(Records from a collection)
##########

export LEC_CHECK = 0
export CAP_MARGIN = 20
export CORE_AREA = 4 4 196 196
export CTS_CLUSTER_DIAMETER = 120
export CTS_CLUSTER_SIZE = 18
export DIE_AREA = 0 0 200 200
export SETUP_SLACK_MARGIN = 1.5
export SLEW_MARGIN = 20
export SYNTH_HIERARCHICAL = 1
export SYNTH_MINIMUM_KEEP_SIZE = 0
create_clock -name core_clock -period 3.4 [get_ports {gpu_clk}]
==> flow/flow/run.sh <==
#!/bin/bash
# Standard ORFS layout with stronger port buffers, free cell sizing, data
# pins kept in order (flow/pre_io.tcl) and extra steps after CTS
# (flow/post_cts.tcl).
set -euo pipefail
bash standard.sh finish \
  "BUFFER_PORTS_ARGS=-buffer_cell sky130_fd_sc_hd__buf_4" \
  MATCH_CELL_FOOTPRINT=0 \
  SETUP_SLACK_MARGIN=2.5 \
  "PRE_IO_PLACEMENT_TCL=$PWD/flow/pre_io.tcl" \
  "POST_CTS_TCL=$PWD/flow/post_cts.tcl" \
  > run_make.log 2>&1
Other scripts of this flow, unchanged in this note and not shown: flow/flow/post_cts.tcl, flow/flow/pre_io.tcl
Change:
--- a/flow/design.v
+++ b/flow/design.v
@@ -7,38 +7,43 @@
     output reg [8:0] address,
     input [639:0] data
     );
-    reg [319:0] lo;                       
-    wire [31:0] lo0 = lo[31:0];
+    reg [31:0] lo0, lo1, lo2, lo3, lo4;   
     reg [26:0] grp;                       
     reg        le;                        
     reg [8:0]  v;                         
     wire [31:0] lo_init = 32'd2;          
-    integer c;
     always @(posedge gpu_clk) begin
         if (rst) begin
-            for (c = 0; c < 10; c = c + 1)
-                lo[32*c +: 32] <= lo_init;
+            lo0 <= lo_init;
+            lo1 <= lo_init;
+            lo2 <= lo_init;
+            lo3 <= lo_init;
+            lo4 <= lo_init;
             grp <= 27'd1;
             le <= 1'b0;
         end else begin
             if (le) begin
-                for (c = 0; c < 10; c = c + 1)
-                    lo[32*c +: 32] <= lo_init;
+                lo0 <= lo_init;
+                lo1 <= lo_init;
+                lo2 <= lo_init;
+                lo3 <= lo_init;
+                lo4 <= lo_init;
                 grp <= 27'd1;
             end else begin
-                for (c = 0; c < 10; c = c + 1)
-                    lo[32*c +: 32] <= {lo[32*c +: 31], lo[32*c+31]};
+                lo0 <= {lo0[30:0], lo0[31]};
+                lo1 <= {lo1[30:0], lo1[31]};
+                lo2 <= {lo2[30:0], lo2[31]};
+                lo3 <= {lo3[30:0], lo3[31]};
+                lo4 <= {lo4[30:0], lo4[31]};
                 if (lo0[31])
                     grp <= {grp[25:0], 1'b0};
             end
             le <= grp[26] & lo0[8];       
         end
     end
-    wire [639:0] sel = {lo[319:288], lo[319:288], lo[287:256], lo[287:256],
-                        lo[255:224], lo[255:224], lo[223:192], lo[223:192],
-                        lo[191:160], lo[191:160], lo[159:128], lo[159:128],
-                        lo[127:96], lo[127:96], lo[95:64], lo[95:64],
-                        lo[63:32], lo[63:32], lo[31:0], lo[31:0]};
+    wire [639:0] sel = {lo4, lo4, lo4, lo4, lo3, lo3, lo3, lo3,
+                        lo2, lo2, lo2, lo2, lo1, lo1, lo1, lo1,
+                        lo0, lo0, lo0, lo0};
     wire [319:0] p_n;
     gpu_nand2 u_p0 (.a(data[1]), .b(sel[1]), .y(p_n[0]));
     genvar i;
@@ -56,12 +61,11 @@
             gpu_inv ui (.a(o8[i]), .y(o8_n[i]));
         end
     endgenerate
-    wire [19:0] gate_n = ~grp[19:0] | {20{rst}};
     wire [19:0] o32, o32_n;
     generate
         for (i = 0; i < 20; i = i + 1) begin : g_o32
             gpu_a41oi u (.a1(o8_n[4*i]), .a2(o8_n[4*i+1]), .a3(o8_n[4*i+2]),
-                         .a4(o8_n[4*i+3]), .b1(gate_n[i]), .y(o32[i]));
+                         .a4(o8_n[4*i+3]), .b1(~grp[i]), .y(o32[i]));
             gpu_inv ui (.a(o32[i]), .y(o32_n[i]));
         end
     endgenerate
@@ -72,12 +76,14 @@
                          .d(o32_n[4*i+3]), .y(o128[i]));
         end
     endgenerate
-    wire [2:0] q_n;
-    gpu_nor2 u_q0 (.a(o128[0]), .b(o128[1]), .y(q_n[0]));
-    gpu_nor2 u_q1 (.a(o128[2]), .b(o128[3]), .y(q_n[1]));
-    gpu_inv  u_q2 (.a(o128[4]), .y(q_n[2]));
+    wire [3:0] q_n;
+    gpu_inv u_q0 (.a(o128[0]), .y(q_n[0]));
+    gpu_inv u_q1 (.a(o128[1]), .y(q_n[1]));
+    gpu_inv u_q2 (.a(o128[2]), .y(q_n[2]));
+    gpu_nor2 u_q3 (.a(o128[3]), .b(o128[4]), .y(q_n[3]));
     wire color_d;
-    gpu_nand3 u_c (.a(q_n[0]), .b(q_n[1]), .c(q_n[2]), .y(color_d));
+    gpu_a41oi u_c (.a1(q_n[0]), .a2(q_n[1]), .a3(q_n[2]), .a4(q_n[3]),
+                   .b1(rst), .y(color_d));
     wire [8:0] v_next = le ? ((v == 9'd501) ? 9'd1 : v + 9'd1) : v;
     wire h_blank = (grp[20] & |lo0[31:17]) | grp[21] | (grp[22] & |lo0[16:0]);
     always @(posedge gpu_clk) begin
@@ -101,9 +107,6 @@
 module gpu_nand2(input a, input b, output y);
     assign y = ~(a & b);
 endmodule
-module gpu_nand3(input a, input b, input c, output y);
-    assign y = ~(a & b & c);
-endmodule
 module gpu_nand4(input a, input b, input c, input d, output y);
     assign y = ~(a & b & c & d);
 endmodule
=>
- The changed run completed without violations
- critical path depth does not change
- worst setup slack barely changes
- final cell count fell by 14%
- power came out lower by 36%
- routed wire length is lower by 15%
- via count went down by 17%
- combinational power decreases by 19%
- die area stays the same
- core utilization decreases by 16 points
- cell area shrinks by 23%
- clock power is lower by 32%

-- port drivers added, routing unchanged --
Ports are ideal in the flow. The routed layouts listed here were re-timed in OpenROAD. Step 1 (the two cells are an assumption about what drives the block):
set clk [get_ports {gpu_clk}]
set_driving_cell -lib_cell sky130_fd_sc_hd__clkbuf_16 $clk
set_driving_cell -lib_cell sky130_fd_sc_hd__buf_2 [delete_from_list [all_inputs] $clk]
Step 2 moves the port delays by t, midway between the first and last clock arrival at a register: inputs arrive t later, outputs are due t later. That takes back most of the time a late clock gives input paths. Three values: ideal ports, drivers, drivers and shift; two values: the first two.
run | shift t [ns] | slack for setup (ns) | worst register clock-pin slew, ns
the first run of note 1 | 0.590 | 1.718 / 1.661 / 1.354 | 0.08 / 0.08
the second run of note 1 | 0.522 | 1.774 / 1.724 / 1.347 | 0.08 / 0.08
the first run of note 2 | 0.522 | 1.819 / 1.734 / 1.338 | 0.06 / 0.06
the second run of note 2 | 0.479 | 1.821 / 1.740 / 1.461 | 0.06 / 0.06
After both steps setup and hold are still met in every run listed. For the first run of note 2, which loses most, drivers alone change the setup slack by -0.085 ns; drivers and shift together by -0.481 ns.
This is an optimization exercise on Yosys and OpenROAD, whose aim is small area and a short achievable clock period, not a production implementation. Only simulation tests tie the RTL to the original design; equivalence was not proved. Power and IR drop assume default switching activity.

==> config.mk <==
export PLATFORM = sky130hd
export DESIGN_NAME = fir_3tap
export DESIGN_NICKNAME = fir_3tap
export VERILOG_FILES = /design/flow/design.v
export SDC_FILE = /design/flow/constraint.sdc
export NUM_CORES = 4
export LEC_CHECK = 0
export CAP_MARGIN = 20
export CORE_MARGIN = 2
export CORE_UTILIZATION = 55
export CTS_BUF_LIST = sky130_fd_sc_hd__clkbuf_8
export SLEW_MARGIN = 20
export SYNTH_HIERARCHICAL = 1
export SYNTH_MINIMUM_KEEP_SIZE = 0
export TNS_END_PERCENT = 0
==> constraint.sdc <==
create_clock -name core_clock -period 12.5 [get_ports {clk}]
set_input_delay 2.5000 -clock core_clock [delete_from_list [all_inputs] [get_ports {clk}]]
set_output_delay 2.5000 -clock core_clock [all_outputs]
set_load 0.01 [all_outputs]
==> design.v <==
module full_adder(output sum,
                  output carry_out,
                  input x,
                  input y,
                  input carry_in);
assign sum = x ^ y ^ carry_in;
assign carry_out = (x & y) | (x & carry_in) | (y & carry_in);
endmodule
module g_and2(output y, input a, input b);
assign y = a & b;
endmodule
module g_aoi21(output y, input a, input b, input c);
assign y = ~((a & b) | c);
endmodule
module g_inv(output y, input a);
assign y = ~a;
endmodule
module g_nand2(output y, input a, input b);
assign y = ~(a & b);
endmodule
module g_nor2(output y, input a, input b);
assign y = ~(a | b);
endmodule
module g_oai21(output y, input a, input b, input c);
assign y = ~((a | b) & c);
endmodule
module g_or2(output y, input a, input b);
assign y = a | b;
endmodule
module g_xnor2(output y, input a, input b);
assign y = ~(a ^ b);
endmodule
module g_xor2(output y, input a, input b);
assign y = a ^ b;
endmodule
module half_adder_n(output sum_n,
                    output carry_n,
                    input a_n,
                    input b_n);
xnor_n xs(sum_n, a_n, b_n);
or_n oc(carry_n, a_n, b_n);
endmodule
module xnor_n(output y, input a, input b);
assign y = ~(a ^ b);
endmodule
module or_n(output y, input a, input b);
assign y = a | b;
endmodule
Source: an optimization exercise on an open RTL-to-GDS flow (aim: small area and a short achievable clock period). Production flows keep margins and buffers that such runs may drop.
The RTL was checked by simulation tests, not by an equivalence proof against the original design.

// bfu_dif_top
module bfu_dif_top
  #(parameter  Q_POINT = 8,
    parameter  TW_ROM_DEPTH = 4,
    parameter ADDR_W = $clog2(TW_ROM_DEPTH),
    parameter TW_ROM_FILE = "tw_rom_p_8_st_1_q_8.mem")
   (
     input clk,
     input reset_n,
     input [31:0] a,
     input [31:0] b,
     input [ADDR_W-1:0] tw_addr,
     output [31:0] c_plus,
     output [31:0] c_minus
   );
clock: 6.5 ns
lec_check: 0
cap_margin: 20
core_margin: 2
core_utilization: 40
setup_slack_margin: 4.0
slew_margin: 20
standard.sh (not shown) runs the stock make flow with config.mk's settings and CLKGATE_MAP_FILE= SYNTH_SCRIPT=/design/flow/synth_recipe.tcl, a recipe that flattens the netlist after the stock synthesis.
==> flow/flow/run.sh <==
#!/bin/bash
# Standard layout, with the ports buffered by buf_2 cells instead of the
# cell buffer_ports picks by default. Each ORFS step logs under orfs/logs/.
set -euo pipefail
bash standard.sh BUFFER_PORTS_ARGS="-buffer_cell sky130_fd_sc_hd__buf_2" finish > standard.log 2>&1
The starting point produced a clean layout.
Rerun with:
==> flow/flow/run.sh (replaced) <==
#!/bin/bash
# Standard layout, with the ports buffered by buf_2 cells instead of the
# cell buffer_ports picks by default, and a clock tree with larger sink
# clusters and no dummy loads. Each ORFS step logs under orfs/logs/.
set -euo pipefail
bash standard.sh BUFFER_PORTS_ARGS="-buffer_cell sky130_fd_sc_hd__buf_2" \
  CTS_ARGS="-sink_clustering_enable -repair_clock_nets -dont_use_dummy_load -sink_clustering_size 30 -sink_clustering_max_diameter 80" \
  finish > standard.log 2>&1
Effect: The changed run finished with timing, DRC and antenna clean. Count of clock-buffer cells in the layout goes down by 34. Sequential share of layout area goes up by 1.5 points. Routed wire length goes down by about 2.3%. Clock skew goes up by 0.035 ns. Worst setup slack got worse by 0.015 ns. Cell area goes down by 3.4%.
This is an optimization exercise on Yosys and OpenROAD, whose aim is small area, a short achievable clock period and few clock cycles, not a production implementation.
At most, simulation tests tie the RTL to the original design; equivalence was not proved.
Power figures rest on the tool's default switching activity, not on a simulated workload.

==> flow/design.v <==
module geofence ( clk,reset,X,Y,valid,is_inside);
input clk;
input reset;
input [9:0] X;
input [9:0] Y;
output reg valid;
output reg is_inside;
localparam FIRST = 2'd0, USCAN = 2'd1, WSCAN = 2'd2, MULW = 2'd3;
reg [3:0] cnt;
reg [9:0] px, py;        
reg [21:0] q5;           
reg [29:0] q4;           
reg [21:0] q3, q2, q1, q0;   
reg [15:0] m;            
reg [1:0] st;
reg pass;                
reg two;
reg [3:0] ri;            
reg [2:0] pcnt;          
reg [2:0] wcnt;          
reg have_u, have_w, more;
reg [3:0] bcnt;          
reg signed [10:0] ux, uy, wx, wy;
reg signed [12:0] acc, d;
reg neg;                 
reg done, res;           
function [10:0] sub10;
    input [9:0] a, b;
    reg [10:0] g, p, gn, pn;
    integer l, j;
    begin
        g = {a & ~b, 1'b1};
        p = {~(a ^ b), 1'b0};
        for (l = 1; l < 16; l = l * 2) begin
            for (j = 0; j < 11; j = j + 1) begin
                if (j >= l) begin
                    gn[j] = g[j] | (p[j] & g[j-l]);
                    pn[j] = p[j] & p[j-l];
                end else begin
                    gn[j] = g[j];
                    pn[j] = p[j];
                end
            end
            g = gn;
            p = pn;
        end
        sub10 = {~g[10], ~(a ^ b) ^ g[9:0]};
    end
endfunction
wire signed [10:0] dx = sub10(X, px);
wire signed [10:0] dy = sub10(Y, py);
function neg13;
    input [12:0] a, b;
    reg [11:0] g, p, gn, pn;
    integer l, j;
    begin
        g = a[11:0] & b[11:0];
        p = a[11:0] | b[11:0];
        for (l = 1; l < 12; l = l * 2) begin
            for (j = 0; j < 12; j = j + 1) begin
                if (j >= l) begin
                    gn[j] = g[j] | (p[j] & g[j-l]);
                    pn[j] = p[j] & p[j-l];
                end else begin
                    gn[j] = g[j];
                    pn[j] = p[j];
                end
            end
            g = gn;
            p = pn;
        end
        neg13 = a[12] ^ b[12] ^ g[11];
    end
endfunction
wire signed [10:0] vx = q5[21:11];
wire signed [10:0] vy = q5[10:0];
wire [12:0] x1 = {{2{vx[10]}}, vx};          
wire [12:0] y1 = {{2{vy[10]}}, vy};          
wire [12:0] x2 = {vx[10], vx, 1'b0};         
wire [12:0] y2 = {vy[10], vy, 1'b0};         
wire [7:0] b;
assign b[0] = ~vy[10];                       
assign b[1] = ~neg13(y2, ~x1);               
assign b[2] = ~neg13(y1, ~x1);               
assign b[3] = ~neg13(y1, ~x2);               
assign b[4] = vx[10];                        
assign b[5] = neg13(y1, x2);                 
assign b[6] = neg13(y1, x1);                 
assign b[7] = neg13(y2, x1);                 
function [15:0] onehot;
    input [7:0] c;
    integer n;
    begin
        for (n = 0; n < 7; n = n + 1) begin
            onehot[n] = c[n] & ~c[n+1];
            onehot[n+8] = ~c[n] & c[n+1];
        end
        onehot[7] = c[7] & c[0];
        onehot[15] = ~c[7] & ~c[0];
    end
endfunction
function [3:0] encode;
    input [15:0] h;
    begin
        encode[0] = h[1] | h[3] | h[5] | h[7] | h[9] | h[11] | h[13] | h[15];
        encode[1] = h[2] | h[3] | h[6] | h[7] | h[10] | h[11] | h[14] | h[15];
        encode[2] = h[4] | h[5] | h[6] | h[7] | h[12] | h[13] | h[14] | h[15];
        encode[3] = |h[15:8];
    end
endfunction
wire [15:0] h4 = onehot(q4[29:22]);
wire [15:0] me = m | h4;
genvar k;
wire [15:0] z = ~me;
wire [31:0] zz = {z, z};
wire [15:0] r7, r8;
generate
    for (k = 0; k < 16; k = k + 1) begin : g_run
        assign r7[k] = &zz[k+6:k];
        assign r8[k] = &zz[k+7:k];
    end
endgenerate
wire out = |r8;
wire amb = ~out & (|r7);
wire lo = |r7[7:0];
wire [3:0] s = encode(lo ? {8'd0, r7[7:0]} : r7);
wire in_i = h4[ri];
wire in_j = h4[{~ri[3], ri[2:0]}];
wire signed [10:0] qx = q4[21:11];
wire signed [10:0] qy = q4[10:0];
wire lastbit = (bcnt == 4'd10);
wire mdone = (bcnt == 4'd12);
wire yb = (st == WSCAN) ? qy[0] : wy[0];
wire xb = (st == WSCAN) ? qx[0] : wx[0];
wire signed [12:0] ta = (lastbit ? xb : yb) ? (lastbit ? uy : ux) : 11'sd0;
wire signed [12:0] tb = (lastbit ? yb : xb) ? (lastbit ? ux : uy) : 11'sd0;
wire signed [12:0] sum = acc + d;
wire nonneg = ~neg;
wire slow = (cnt == 4'd9) & ~valid;
always @(posedge clk or posedge reset) begin
    if (reset) begin
        cnt <= 4'd0;
        valid <= 1'b0;
    end else begin
        if (cnt == 4'd8) begin
            cnt <= 4'd9;
            valid <= ~amb;
        end else if (cnt == 4'd9) begin
            if (valid) begin
                cnt <= 4'd0;
                valid <= 1'b0;
            end else if (done)
                valid <= 1'b1;
        end else
            cnt <= cnt + 4'd1;
    end
end
task finish_run;
    input outside;
    begin
        if (outside & two & ~pass) begin
            pass <= 1'b1;
            ri[3] <= ~ri[3];
            st <= FIRST;
            pcnt <= 3'd0;
            have_u <= 1'b0;
            have_w <= 1'b0;
            more <= 1'b0;
            bcnt <= 4'd15;
        end
    end
endtask
always @(posedge clk) begin
    if (cnt == 4'd0) begin
        px <= X;
        py <= Y;
    end
    q5 <= (cnt >= 4'd7) ? q0 : {dx, dy};
    q4 <= {b, q5};
    q3 <= q4[21:0];
    q2 <= q3; q1 <= q2; q0 <= q1;
    if (cnt == 4'd3)
        m <= h4;
    else if ((cnt >= 4'd4) & (cnt <= 4'd8))
        m <= me;
    if (cnt == 4'd8)
        is_inside <= ~out;
    else if (done)
        is_inside <= res;
end
always @(*) begin
    done = 1'b0;
    res = 1'b0;
    if (slow) begin
        case (st)
        FIRST: if ((pcnt == 3'd6) & mdone) begin
                if (nonneg)
                    res = 1'b1;
                if (nonneg | ~more)
                    done = ~(two & ~pass & ~nonneg);
            end
        USCAN: if (pcnt == 3'd6) done = ~(two & ~pass);
        MULW: if (mdone & nonneg) begin
                done = 1'b1;
                res = 1'b1;
            end
        default: ;
        endcase
    end
end
always @(posedge clk) begin
    d <= ta - tb;
    if ((bcnt == 4'd0) | (bcnt >= 4'd11) | (st == WSCAN))
        acc <= 13'sd0;
    else
        acc <= sum >>> 1;
end
always @(posedge clk) begin
    if (~slow) begin
        ri <= s - 4'd1;
        two <= lo & (|r7[15:8]);
        st <= FIRST;
        pass <= 1'b0;
        pcnt <= 3'd0;
        have_u <= 1'b0;
        have_w <= 1'b0;
        more <= 1'b0;
        bcnt <= 4'd15;
    end else begin
        if (bcnt <= 4'd11) begin
            bcnt <= bcnt + 4'd1;
            wx <= wx >>> 1;
            wy <= wy >>> 1;
        end
        if (bcnt == 4'd11)
            neg <= sum[12];
        case (st)
        FIRST: begin
            if (pcnt != 3'd6) begin
                pcnt <= pcnt + 3'd1;
                if (in_i) begin
                    if (~have_u) begin
                        ux <= qx;
                        uy <= qy;
                        have_u <= 1'b1;
                    end else
                        more <= 1'b1;
                end
                if (in_j) begin
                    if (~have_w) begin
                        wx <= qx;
                        wy <= qy;
                        have_w <= 1'b1;
                    end else
                        more <= 1'b1;
                end
            end
            if (have_u & have_w & (bcnt == 4'd15))
                bcnt <= 4'd0;
            if ((pcnt == 3'd6) & mdone) begin
                if (nonneg)
                    finish_run(1'b0);
                else if (~more)
                    finish_run(1'b1);
                else begin
                    st <= USCAN;
                    pcnt <= 3'd0;
                end
            end
        end
        USCAN: begin
            if (pcnt == 3'd6)
                finish_run(1'b1);
            else begin
                pcnt <= pcnt + 3'd1;
                if (in_i) begin
                    ux <= qx;
                    uy <= qy;
                    wcnt <= 3'd0;
                    st <= WSCAN;
                end
            end
        end
        WSCAN: begin
            wcnt <= wcnt + 3'd1;
            if (in_j) begin
                wx <= qx >>> 1;
                wy <= qy >>> 1;
                bcnt <= 4'd1;
                st <= MULW;
            end else if (wcnt == 3'd5)
                st <= USCAN;
        end
        MULW: begin
            if (mdone) begin
                if (nonneg)
                    finish_run(1'b0);
                else
                    st <= (wcnt == 3'd6) ? USCAN : WSCAN;
            end
        end
        endcase
    end
end
endmodule
Settings: LEC_CHECK=0, CAP_MARGIN=20, CORE_MARGIN=2, CORE_UTILIZATION=40, CTS_BUF_LIST=sky130_fd_sc_hd__clkbuf_8, CTS_CLUSTER_SIZE=30, SETUP_SLACK_MARGIN=5.0, SLEW_MARGIN=20; clock period 8.0 ns.
run.sh (not shown) runs the stock make flow with config.mk's settings and CLKGATE_MAP_FILE= SYNTH_SCRIPT=/design/flow/synth_recipe.tcl, a recipe that flattens the netlist after the stock synthesis.
Testbench counts at the start, summed over its fixed seeds: cycles 7,918.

##########

Your job is to copy out every line from the records above that has the word "data".

# Standard ORFS layout with stronger port buffers, free cell sizing, data
     input [639:0] data
     gpu_nand2 u_p0 (.a(data[1]), .b(sel[1]), .y(p_n[0]));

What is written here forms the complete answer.